WHAT THIS TASK INVOLVES: Go through the data from its first line and retype each line, stopping once the line containing "mux2i_1: 4 / 3.4" has been retyped.

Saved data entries
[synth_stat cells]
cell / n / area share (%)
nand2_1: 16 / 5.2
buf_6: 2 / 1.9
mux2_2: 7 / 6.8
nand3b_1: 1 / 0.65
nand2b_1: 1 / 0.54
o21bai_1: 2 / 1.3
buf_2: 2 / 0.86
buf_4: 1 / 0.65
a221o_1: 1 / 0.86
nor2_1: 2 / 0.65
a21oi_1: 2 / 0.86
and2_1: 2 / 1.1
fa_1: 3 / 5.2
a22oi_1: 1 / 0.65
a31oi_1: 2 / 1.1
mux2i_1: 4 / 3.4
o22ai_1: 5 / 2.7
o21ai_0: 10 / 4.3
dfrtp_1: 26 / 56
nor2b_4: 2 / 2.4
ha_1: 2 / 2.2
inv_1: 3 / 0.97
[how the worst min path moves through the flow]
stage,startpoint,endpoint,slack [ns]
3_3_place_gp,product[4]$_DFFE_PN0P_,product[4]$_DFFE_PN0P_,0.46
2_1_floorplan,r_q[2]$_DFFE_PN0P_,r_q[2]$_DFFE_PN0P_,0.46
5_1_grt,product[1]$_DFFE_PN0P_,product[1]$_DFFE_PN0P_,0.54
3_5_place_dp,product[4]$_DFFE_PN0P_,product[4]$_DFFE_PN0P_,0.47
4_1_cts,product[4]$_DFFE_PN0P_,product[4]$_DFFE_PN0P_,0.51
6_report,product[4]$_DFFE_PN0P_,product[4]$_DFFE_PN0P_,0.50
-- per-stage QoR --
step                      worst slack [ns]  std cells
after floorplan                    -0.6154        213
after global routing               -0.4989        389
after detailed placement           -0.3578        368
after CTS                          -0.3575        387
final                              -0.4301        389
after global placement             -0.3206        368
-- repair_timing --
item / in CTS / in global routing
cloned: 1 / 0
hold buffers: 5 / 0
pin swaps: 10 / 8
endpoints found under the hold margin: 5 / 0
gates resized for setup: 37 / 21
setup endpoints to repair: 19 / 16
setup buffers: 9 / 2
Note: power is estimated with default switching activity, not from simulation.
File: src/rtl/tx_arbiter_pkg.sv
// Shared constants for the TX channel arbiter: header codes, serializer states
// and the grant record captured when a requester wins the channel.
package tx_arbiter_pkg;

  localparam int TX_CMD_BITS = 2;

  // Header codes avoid 2'b11 so a header is never mistaken for the idle level.
  localparam logic [TX_CMD_BITS-1:0] TX_HEADER_READ_16  = 2'b00;
  localparam logic [TX_CMD_BITS-1:0] TX_HEADER_WRITE_16 = 2'b01;
  localparam logic [TX_CMD_BITS-1:0] TX_HEADER_WRITE_8  = 2'b10;

  localparam logic [1:0] TX_STATE_IDLE    = 2'd0;
  localparam logic [1:0] TX_STATE_HEADER  = 2'd1;
  localparam logic [1:0] TX_STATE_PAYLOAD = 2'd2;

  typedef struct packed {
    logic                   owner_sch;
    logic [TX_CMD_BITS-1:0] cmd;
  } tx_grant_t;

  function automatic int unsigned tx_payload_len(input logic [TX_CMD_BITS-1:0] cmd,
                                                 input int unsigned full_cycles);
    return (cmd == TX_HEADER_WRITE_8) ? full_cycles / 2 : full_cycles;
  endfunction

endpackage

EXERCISE OUTPUT:
[synth_stat cells]
cell / n / area share (%)
nand2_1: 16 / 5.2
buf_6: 2 / 1.9
mux2_2: 7 / 6.8
nand3b_1: 1 / 0.65
nand2b_1: 1 / 0.54
o21bai_1: 2 / 1.3
buf_2: 2 / 0.86
buf_4: 1 / 0.65
a221o_1: 1 / 0.86
nor2_1: 2 / 0.65
a21oi_1: 2 / 0.86
and2_1: 2 / 1.1
fa_1: 3 / 5.2
a22oi_1: 1 / 0.65
a31oi_1: 2 / 1.1
mux2i_1: 4 / 3.4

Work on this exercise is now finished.